Americans perception that substance use disorder is a physical illness, doesn't stop stigmatization according to IU study
Americans often understand that individuals with substance use disorder are not responsible for their addiction. However, a new study by Indiana University researchers finds that has not stopped them from stigmatizing this group of people.
"Historically, drug use disorders have been the most stigmatized of all psychiatric or medical conditions," said Brea Perry, study co-author and professor of sociology at IU. "People with drug use disorder are disproportionately viewed as having bad character, more blameworthy and less deserving of help. This stigma impedes progress toward reversing the opioid epidemic by discouraging people with opioid use disorder from seeking health and substance use services and increasing secondary harm."
The study is co-authored by Bernice Pescosolido, a distinguished professor of sociology at IU, and Anne Krendl, associate professor in the Department of Psychological and Brain Sciences at IU, and was published in the journal Addiction.
Perry and her team used data from the 2018 General Social Survey, a nationally representative, face-to-face survey, to compare the attitudes of 1,169 people toward those with opioid use disorders and those with depression, schizophrenia, alcohol use disorder and typical daily troubles and stresses that don’t meet the threshold for any psychiatric disorder.
The team found that a majority of people (73 percent) considered opioid use disorder a physical disorder, more than any other condition in the study.
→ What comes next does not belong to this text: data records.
From an optimization exercise on the open Yosys and OpenROAD flow, aimed at small area, a short achievable clock period and few clock cycles; shortcuts taken in it are not production practice.
Only simulation tests tie the RTL to the original design; equivalence was not proved.
Power figures rest on the tool's default switching activity, not on a simulated workload.

==> flow/design.v <==
package cpu_pkg;
    localparam int data_w    = 8;
    localparam int instr_w   = 16;
    localparam int reg_count = 16;
    localparam int op_lsb  = 12;
    localparam int rd_lsb  = 8;
    localparam int rs1_lsb = 4;
    localparam int rs2_lsb = 0;
    typedef logic [3:0]        reg_addr_t;
    typedef logic [data_w-1:0] data_t;
    typedef enum logic [3:0] {
        op_nop  = 4'd0,
        op_add  = 4'd1,
        op_sub  = 4'd2,
        op_and  = 4'd3,
        op_or   = 4'd4,
        op_xor  = 4'd5,
        op_shl  = 4'd6,
        op_shr  = 4'd7,
        op_ldi  = 4'd8,
        op_mul  = 4'd9,
        op_in   = 4'd10,
        op_out  = 4'd11,
        op_halt = 4'd15
    } opcode_t;
    typedef enum logic {
        unit_alu,
        unit_mul
    } unit_t;
endpackage
module mult_unit (
    input  logic [7:0] a,
    input  logic [7:0] b,
    output logic [7:0] r0,
    output logic [7:0] r1,
    output logic [7:0] r2
);
    logic pp0_0, pp0_1, pp1_0, pp0_2, pp1_1, pp2_0, pp0_3, pp1_2, pp2_1, pp3_0, pp0_4, pp1_3, pp2_2, pp3_1, pp4_0, pp0_5, pp1_4, pp2_3, pp3_2, pp4_1, pp5_0, pp0_6, pp1_5, pp2_4, pp3_3, pp4_2, pp5_1, pp6_0, pp0_7, pp1_6, pp2_5, pp3_4, pp4_3, pp5_2, pp6_1, pp7_0;
    logic hs1, hc2, fs3, fc4, hs5, hc6, hs7, hc8, fs9, fc10, hs11, hc12, fs13, fc14, fs15, fc16, fs17, fc18, fs19, fc20, hs21, hc22, fs23, fc24, fs25, fc26, fs27, fc28, fs29, fc30;
    assign pp0_0 = a[0] & b[0];
    assign pp0_1 = a[0] & b[1];
    assign pp1_0 = a[1] & b[0];
    assign pp0_2 = a[0] & b[2];
    assign pp1_1 = a[1] & b[1];
    assign pp2_0 = a[2] & b[0];
    assign pp0_3 = a[0] & b[3];
    assign pp1_2 = a[1] & b[2];
    assign pp2_1 = a[2] & b[1];
    assign pp3_0 = a[3] & b[0];
    assign pp0_4 = a[0] & b[4];
    assign pp1_3 = a[1] & b[3];
    assign pp2_2 = a[2] & b[2];
    assign pp3_1 = a[3] & b[1];
    assign pp4_0 = a[4] & b[0];
    assign pp0_5 = a[0] & b[5];
    assign pp1_4 = a[1] & b[4];
    assign pp2_3 = a[2] & b[3];
    assign pp3_2 = a[3] & b[2];
    assign pp4_1 = a[4] & b[1];
    assign pp5_0 = a[5] & b[0];
    assign pp0_6 = a[0] & b[6];
    assign pp1_5 = a[1] & b[5];
    assign pp2_4 = a[2] & b[4];
    assign pp3_3 = a[3] & b[3];
    assign pp4_2 = a[4] & b[2];
    assign pp5_1 = a[5] & b[1];
    assign pp6_0 = a[6] & b[0];
    assign pp0_7 = a[0] & b[7];
    assign pp1_6 = a[1] & b[6];
    assign pp2_5 = a[2] & b[5];
    assign pp3_4 = a[3] & b[4];
    assign pp4_3 = a[4] & b[3];
    assign pp5_2 = a[5] & b[2];
    assign pp6_1 = a[6] & b[1];
    assign pp7_0 = a[7] & b[0];
    assign hs1 = pp0_6 ^ pp1_5;
    assign hc2 = pp0_6 & pp1_5;
    assign fs3 = pp0_7 ^ pp1_6 ^ pp2_5;
    assign fc4 = (pp0_7 & pp1_6) | (pp0_7 & pp2_5) | (pp1_6 & pp2_5);
    assign hs5 = pp3_4 ^ pp4_3;
    assign hc6 = pp3_4 & pp4_3;
    assign hs7 = pp0_4 ^ pp1_3;
    assign hc8 = pp0_4 & pp1_3;
    assign fs9 = pp0_5 ^ pp1_4 ^ pp2_3;
    assign fc10 = (pp0_5 & pp1_4) | (pp0_5 & pp2_3) | (pp1_4 & pp2_3);
    assign hs11 = pp3_2 ^ pp4_1;
    assign hc12 = pp3_2 & pp4_1;
    assign fs13 = hs1 ^ pp2_4 ^ pp3_3;
    assign fc14 = (hs1 & pp2_4) | (hs1 & pp3_3) | (pp2_4 & pp3_3);
    assign fs15 = pp4_2 ^ pp5_1 ^ pp6_0;
    assign fc16 = (pp4_2 & pp5_1) | (pp4_2 & pp6_0) | (pp5_1 & pp6_0);
    assign fs17 = hc2 ^ fs3 ^ hs5;
    assign fc18 = (hc2 & fs3) | (hc2 & hs5) | (fs3 & hs5);
    assign fs19 = pp5_2 ^ pp6_1 ^ pp7_0;
    assign fc20 = (pp5_2 & pp6_1) | (pp5_2 & pp7_0) | (pp6_1 & pp7_0);
    assign hs21 = pp0_3 ^ pp1_2;
    assign hc22 = pp0_3 & pp1_2;
    assign fs23 = hs7 ^ pp2_2 ^ pp3_1;
    assign fc24 = (hs7 & pp2_2) | (hs7 & pp3_1) | (pp2_2 & pp3_1);
    assign fs25 = hc8 ^ fs9 ^ hs11;
    assign fc26 = (hc8 & fs9) | (hc8 & hs11) | (fs9 & hs11);
    assign fs27 = fc10 ^ hc12 ^ fs13;
    assign fc28 = (fc10 & hc12) | (fc10 & fs13) | (hc12 & fs13);
    assign fs29 = fc14 ^ fc16 ^ fs17;
    assign fc30 = (fc14 & fc16) | (fc14 & fs17) | (fc16 & fs17);
    assign r0[0] = pp0_0;
    assign r1[0] = 1'b0;
    assign r2[0] = 1'b0;
    assign r0[1] = pp0_1;
    assign r1[1] = pp1_0;
    assign r2[1] = 1'b0;
    assign r0[2] = pp0_2;
    assign r1[2] = pp1_1;
    assign r2[2] = pp2_0;
    assign r0[3] = hs21;
    assign r1[3] = pp2_1;
    assign r2[3] = pp3_0;
    assign r0[4] = hc22;
    assign r1[4] = fs23;
    assign r2[4] = pp4_0;
    assign r0[5] = fc24;
    assign r1[5] = fs25;
    assign r2[5] = pp5_0;
    assign r0[6] = fc26;
    assign r1[6] = fs27;
    assign r2[6] = fs15;
    assign r0[7] = fc28;
    assign r1[7] = fs29;
    assign r2[7] = fs19;
endmodule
However, only 40 percent labeled it a mental illness. This is important because mental illnesses tend to be more stigmatized than physical illnesses.
The study also found that people are significantly less likely to attribute opioid use disorder to bad character (only 37 percent) or poor upbringing (only 17 percent), and only 32 percent of Americans attribute the disorder to a genetic or inherited problem.
"The nature of public stigma toward opioid addiction, and particularly people's ideas about what causes it or where it comes from, is different than what we have observed for other substances, like alcohol or cocaine," Perry said. "Attributing a condition to physical illness versus social or psychological causes, like bad character or poor parenting, is usually associated with less stigmatizing attitudes and behaviors because people are not held personally responsible for biological causation."
Perry and her co-authors were optimistic that these patterns related to beliefs about what causes opioid addiction would result in less stereotyping and discrimination. Surprisingly, this was not the case.
When it comes to perceptions of how capable those with substance use disorder are to manage their own finances or make treatment decisions, Americans perceive those with opioid use disorder as less capable than those with alcohol use disorder, depression or typical troubles. The public is also more willing to coerce those with opioid use disorder into some type of treatment (65 percent) compared to alcohol use disorder (51 percent) and depression (30 percent). Perhaps most telling, 53 percent of Americans believe that people with a substance use disorder are likely to be violent toward others.
Those perceptions, Perry said, could contribute to the willingness to socially exclude people with opioid use disorder. Of adults surveyed, 37 percent are unwilling to have a group home for opioid use disorder in their neighborhood and 46 percent are unwilling to have such a person move next door to them.
Likewise, 50 percent are unwilling to spend an evening socializing with such a person; 45 percent would not become friends with someone with an opioid use disorder; 73 percent of Americans are unwilling to have a person with opioid use disorder marry into their family; and 76 percent would not want to work closely with such a person on the job.
"Looking at this data, it is obvious there are clear differences in public attitudes toward those with opioid use disorder and other conditions," Perry said. "Even when the public does not hold someone personally responsible for their opioid addiction, they still hold negative stereotypes, and most do not want to interact with them socially or in the workplace."
When it comes to addressing the issue, Perry suggests moving away from traditional anti-stigma campaigns that reinforce a biomedical disease explanation. Instead, the focus should be on creating an image of people with opioid use disorder as fighting against a serious condition with real prospect for remission, similar to cancer. We need to highlight their value, both to their loved ones and to their communities.
"These data have important implications for how we tackle stigma," Perry said. "We should focus anti-stigma efforts on improving perceptions of people with opioid addiction or in recovery rather than putting resources into campaigns that educate the public about addiction as a brain disease. In this case, knowing that addiction has biological roots does not seem to move the needle on public stigma."